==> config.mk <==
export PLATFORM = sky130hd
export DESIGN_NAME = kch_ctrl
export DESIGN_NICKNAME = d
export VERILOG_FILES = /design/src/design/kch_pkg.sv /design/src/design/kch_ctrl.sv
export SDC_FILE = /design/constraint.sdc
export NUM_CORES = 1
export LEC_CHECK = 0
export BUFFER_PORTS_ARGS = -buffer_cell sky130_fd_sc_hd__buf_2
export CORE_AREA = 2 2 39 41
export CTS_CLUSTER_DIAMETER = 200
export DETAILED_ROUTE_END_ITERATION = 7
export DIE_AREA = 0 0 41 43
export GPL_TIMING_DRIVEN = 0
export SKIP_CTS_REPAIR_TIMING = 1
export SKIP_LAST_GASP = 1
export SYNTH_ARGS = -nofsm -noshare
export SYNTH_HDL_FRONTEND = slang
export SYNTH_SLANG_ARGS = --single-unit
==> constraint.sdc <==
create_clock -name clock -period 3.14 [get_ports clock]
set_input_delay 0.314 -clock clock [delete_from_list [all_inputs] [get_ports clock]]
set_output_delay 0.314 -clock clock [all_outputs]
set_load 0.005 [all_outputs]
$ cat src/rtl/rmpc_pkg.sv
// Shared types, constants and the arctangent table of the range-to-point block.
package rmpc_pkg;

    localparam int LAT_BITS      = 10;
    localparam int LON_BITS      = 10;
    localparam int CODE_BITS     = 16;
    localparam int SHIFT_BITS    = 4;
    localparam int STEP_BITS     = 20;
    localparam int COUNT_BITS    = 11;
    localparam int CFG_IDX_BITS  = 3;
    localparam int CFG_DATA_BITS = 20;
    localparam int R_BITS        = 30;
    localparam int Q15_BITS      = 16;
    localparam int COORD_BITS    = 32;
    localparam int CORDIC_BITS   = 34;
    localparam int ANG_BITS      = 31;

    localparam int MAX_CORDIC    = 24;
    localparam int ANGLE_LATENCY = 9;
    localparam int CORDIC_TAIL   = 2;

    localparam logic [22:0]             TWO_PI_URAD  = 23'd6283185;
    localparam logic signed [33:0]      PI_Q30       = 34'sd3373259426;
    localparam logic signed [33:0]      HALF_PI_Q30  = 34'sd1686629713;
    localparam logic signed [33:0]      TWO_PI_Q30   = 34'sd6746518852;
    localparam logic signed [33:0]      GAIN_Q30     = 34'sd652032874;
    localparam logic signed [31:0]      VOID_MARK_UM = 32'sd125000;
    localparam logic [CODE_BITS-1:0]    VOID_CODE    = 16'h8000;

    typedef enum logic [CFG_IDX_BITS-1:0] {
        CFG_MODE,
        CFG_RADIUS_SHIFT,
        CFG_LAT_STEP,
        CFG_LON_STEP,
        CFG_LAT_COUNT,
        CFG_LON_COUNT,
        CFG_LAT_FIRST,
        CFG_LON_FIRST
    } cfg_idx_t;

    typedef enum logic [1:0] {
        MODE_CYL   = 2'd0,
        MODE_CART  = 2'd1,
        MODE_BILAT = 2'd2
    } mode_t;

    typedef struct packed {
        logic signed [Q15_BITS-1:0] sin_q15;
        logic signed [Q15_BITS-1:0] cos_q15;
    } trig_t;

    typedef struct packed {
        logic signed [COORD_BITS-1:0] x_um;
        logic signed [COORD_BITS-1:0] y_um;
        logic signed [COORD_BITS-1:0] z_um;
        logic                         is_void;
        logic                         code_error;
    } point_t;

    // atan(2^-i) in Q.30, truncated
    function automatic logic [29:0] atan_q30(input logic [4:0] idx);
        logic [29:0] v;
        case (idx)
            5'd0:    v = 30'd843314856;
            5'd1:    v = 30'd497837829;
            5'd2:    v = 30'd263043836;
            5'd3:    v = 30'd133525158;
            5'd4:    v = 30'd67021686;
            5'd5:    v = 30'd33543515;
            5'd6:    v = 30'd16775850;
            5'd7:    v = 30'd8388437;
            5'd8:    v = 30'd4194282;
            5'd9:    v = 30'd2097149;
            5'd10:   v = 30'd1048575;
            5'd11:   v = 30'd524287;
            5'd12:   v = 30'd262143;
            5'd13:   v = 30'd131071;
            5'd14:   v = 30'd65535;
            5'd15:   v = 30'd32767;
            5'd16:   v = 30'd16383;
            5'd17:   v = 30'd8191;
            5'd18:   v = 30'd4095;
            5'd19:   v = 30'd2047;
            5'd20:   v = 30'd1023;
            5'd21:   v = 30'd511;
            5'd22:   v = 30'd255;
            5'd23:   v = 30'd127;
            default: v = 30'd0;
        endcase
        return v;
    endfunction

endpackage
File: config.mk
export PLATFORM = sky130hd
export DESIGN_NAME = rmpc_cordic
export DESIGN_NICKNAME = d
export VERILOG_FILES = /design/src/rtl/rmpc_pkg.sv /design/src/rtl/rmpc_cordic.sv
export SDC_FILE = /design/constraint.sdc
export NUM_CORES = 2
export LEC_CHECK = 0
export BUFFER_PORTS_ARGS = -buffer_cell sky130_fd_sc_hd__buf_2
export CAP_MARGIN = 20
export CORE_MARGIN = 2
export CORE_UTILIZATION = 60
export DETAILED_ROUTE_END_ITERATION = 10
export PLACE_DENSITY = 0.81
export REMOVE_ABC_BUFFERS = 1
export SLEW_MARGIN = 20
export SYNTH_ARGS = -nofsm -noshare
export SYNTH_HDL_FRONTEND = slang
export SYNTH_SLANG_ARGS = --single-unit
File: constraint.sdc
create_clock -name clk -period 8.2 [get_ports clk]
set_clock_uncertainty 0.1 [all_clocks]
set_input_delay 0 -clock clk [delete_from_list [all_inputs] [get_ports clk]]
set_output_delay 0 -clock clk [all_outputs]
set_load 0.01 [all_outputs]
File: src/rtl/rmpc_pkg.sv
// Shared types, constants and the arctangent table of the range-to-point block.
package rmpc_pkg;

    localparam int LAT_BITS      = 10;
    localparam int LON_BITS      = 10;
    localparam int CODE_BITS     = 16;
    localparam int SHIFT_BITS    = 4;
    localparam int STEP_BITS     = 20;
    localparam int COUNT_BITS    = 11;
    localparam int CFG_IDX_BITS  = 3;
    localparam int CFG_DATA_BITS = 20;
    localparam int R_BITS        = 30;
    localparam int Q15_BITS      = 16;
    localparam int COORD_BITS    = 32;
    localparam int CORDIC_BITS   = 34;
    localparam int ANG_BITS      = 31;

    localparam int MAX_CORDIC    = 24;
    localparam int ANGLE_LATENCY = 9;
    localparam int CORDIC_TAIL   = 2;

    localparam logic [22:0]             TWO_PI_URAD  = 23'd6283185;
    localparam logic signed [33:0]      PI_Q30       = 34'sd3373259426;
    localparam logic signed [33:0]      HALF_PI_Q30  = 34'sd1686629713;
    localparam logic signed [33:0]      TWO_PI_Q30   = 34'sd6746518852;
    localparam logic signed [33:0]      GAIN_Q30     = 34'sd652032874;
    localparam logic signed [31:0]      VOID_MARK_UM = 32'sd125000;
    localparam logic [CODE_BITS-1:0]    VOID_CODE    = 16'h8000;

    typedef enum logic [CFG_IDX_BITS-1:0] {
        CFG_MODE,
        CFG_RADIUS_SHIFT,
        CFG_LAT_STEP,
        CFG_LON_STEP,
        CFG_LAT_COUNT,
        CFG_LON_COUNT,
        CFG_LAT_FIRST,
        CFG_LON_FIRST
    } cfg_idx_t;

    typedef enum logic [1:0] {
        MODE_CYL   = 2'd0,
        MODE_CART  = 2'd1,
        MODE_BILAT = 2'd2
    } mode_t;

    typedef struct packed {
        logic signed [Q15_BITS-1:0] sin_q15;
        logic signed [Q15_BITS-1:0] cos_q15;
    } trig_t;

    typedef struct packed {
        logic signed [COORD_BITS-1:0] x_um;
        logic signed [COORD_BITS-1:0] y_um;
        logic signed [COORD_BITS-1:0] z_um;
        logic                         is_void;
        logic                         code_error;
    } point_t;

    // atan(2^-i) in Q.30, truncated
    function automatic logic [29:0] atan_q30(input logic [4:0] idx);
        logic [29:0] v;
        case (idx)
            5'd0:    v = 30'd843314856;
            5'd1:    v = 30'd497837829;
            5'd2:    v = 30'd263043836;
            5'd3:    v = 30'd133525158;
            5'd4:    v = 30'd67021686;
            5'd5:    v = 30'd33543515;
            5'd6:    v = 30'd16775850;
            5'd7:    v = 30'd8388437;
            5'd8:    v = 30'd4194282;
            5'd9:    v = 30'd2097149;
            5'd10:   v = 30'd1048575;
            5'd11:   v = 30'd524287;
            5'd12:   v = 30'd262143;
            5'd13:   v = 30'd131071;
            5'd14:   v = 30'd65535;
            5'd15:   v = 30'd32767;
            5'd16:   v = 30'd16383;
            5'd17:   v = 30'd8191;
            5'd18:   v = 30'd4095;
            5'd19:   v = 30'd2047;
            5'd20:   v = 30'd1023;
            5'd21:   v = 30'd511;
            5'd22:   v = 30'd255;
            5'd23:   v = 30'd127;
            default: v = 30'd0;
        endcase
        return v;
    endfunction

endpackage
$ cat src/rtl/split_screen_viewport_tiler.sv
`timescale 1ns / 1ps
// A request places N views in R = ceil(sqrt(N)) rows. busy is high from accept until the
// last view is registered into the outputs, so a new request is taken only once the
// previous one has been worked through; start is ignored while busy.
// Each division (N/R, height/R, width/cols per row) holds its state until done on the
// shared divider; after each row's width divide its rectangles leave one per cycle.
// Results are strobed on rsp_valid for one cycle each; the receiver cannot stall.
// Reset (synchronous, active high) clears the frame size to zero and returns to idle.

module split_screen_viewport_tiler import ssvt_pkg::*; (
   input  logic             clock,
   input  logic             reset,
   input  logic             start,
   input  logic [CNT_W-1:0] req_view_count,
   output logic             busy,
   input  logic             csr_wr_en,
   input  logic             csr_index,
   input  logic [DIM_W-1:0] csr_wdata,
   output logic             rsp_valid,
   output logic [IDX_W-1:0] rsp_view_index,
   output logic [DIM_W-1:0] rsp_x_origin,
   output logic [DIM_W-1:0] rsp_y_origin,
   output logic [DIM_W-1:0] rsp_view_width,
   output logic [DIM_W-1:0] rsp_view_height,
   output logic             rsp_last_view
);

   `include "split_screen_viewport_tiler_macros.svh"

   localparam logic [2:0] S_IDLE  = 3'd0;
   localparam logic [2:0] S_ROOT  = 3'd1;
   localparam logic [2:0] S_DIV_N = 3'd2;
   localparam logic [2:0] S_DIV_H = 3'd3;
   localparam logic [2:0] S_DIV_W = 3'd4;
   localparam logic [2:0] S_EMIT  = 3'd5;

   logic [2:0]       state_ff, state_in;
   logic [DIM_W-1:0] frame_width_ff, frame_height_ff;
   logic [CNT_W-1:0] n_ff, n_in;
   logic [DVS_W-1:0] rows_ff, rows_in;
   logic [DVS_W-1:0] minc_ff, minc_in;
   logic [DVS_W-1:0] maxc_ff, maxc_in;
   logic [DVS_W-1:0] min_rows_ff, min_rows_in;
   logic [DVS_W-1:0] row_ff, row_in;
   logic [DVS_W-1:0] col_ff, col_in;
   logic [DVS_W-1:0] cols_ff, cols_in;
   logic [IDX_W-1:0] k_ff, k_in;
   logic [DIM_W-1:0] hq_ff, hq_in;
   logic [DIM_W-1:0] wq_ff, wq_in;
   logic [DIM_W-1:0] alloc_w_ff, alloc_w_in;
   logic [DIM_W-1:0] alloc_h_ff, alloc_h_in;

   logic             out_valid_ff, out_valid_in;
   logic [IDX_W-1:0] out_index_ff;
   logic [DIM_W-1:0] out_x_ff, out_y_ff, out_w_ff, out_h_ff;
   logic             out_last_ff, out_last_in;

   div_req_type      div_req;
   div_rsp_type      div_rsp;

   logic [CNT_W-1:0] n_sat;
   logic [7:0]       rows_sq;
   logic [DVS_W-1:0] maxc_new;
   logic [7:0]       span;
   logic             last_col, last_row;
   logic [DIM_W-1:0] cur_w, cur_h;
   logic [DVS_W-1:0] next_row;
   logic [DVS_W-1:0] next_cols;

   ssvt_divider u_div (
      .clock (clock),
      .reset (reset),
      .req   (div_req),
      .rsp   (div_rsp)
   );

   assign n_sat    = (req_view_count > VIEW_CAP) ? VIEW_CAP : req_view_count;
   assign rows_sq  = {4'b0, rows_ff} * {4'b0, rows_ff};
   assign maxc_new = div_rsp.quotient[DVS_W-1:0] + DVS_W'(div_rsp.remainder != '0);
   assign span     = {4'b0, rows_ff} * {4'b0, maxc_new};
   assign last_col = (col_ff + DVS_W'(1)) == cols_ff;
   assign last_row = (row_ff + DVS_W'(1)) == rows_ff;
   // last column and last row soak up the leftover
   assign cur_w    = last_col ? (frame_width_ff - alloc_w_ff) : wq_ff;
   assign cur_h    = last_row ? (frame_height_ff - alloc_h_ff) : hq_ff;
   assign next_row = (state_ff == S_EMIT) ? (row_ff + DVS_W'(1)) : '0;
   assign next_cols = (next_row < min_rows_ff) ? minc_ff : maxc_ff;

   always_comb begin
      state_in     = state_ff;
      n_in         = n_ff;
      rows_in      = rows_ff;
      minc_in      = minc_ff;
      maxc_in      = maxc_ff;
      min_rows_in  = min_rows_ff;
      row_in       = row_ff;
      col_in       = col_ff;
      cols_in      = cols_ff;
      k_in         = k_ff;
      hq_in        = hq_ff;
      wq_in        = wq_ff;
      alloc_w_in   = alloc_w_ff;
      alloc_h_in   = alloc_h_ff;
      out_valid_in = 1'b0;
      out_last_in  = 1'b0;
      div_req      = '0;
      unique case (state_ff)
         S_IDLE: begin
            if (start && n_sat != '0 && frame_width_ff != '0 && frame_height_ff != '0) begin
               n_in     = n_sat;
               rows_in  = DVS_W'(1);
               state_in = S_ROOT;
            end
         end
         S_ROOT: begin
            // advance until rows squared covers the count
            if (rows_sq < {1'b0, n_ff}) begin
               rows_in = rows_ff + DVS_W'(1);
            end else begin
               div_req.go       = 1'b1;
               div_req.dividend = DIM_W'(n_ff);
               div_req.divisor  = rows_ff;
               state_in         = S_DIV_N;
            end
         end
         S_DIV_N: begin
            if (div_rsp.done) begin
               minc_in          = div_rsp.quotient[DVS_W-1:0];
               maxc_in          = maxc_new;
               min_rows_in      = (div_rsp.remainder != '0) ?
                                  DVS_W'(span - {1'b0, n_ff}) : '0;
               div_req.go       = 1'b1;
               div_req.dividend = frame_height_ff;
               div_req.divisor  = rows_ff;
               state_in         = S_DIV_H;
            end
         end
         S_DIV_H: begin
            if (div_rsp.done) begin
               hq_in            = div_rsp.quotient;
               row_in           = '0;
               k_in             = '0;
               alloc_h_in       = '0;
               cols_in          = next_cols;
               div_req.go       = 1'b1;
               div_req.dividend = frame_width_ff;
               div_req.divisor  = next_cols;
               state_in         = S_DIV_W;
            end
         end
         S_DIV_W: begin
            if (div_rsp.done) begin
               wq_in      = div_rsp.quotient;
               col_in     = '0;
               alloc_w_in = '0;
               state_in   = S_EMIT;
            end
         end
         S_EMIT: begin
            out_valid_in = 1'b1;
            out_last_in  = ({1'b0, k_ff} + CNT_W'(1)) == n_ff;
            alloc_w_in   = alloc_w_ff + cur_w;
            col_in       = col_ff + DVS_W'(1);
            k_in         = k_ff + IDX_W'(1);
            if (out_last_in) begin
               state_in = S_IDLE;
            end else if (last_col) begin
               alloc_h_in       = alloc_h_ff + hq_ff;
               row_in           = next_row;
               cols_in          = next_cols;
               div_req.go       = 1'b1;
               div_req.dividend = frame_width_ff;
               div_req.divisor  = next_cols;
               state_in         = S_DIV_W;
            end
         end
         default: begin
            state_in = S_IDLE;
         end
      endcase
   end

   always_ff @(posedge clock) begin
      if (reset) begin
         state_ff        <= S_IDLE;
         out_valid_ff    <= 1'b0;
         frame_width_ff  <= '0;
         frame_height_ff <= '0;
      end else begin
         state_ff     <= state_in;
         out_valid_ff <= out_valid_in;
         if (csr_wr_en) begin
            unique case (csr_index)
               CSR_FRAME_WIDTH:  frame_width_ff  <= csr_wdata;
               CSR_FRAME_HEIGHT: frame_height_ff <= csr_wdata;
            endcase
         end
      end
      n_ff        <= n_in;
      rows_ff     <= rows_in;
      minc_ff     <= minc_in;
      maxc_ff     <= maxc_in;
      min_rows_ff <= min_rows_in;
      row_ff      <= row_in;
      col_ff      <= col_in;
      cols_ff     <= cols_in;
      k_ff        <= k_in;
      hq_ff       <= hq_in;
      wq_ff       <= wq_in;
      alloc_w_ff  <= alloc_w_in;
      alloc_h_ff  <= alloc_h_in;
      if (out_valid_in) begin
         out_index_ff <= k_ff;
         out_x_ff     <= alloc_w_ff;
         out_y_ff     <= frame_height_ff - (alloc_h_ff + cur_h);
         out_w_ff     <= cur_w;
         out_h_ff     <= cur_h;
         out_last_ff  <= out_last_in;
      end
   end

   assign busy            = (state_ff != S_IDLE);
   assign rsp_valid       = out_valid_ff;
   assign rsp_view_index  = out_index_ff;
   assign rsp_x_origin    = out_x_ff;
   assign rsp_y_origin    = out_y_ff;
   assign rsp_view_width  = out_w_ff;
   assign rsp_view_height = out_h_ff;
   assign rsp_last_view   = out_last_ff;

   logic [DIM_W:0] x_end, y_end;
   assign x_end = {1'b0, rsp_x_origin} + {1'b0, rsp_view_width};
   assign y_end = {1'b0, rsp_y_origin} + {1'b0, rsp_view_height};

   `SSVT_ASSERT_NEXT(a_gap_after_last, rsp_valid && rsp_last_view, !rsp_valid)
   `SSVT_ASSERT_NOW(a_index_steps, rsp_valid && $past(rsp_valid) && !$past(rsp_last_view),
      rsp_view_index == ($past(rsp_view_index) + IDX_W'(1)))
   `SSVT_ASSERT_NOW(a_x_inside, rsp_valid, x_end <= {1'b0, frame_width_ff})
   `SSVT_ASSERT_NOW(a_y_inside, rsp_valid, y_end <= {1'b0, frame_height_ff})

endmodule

TRY IT:
Print only these lines, please. They run from the start of the entries above to the line containing "export NUM_CORES = 1", both ends included, and must match exactly.

FINISHED TASK:
==> config.mk <==
export PLATFORM = sky130hd
export DESIGN_NAME = kch_ctrl
export DESIGN_NICKNAME = d
export VERILOG_FILES = /design/src/design/kch_pkg.sv /design/src/design/kch_ctrl.sv
export SDC_FILE = /design/constraint.sdc
export NUM_CORES = 1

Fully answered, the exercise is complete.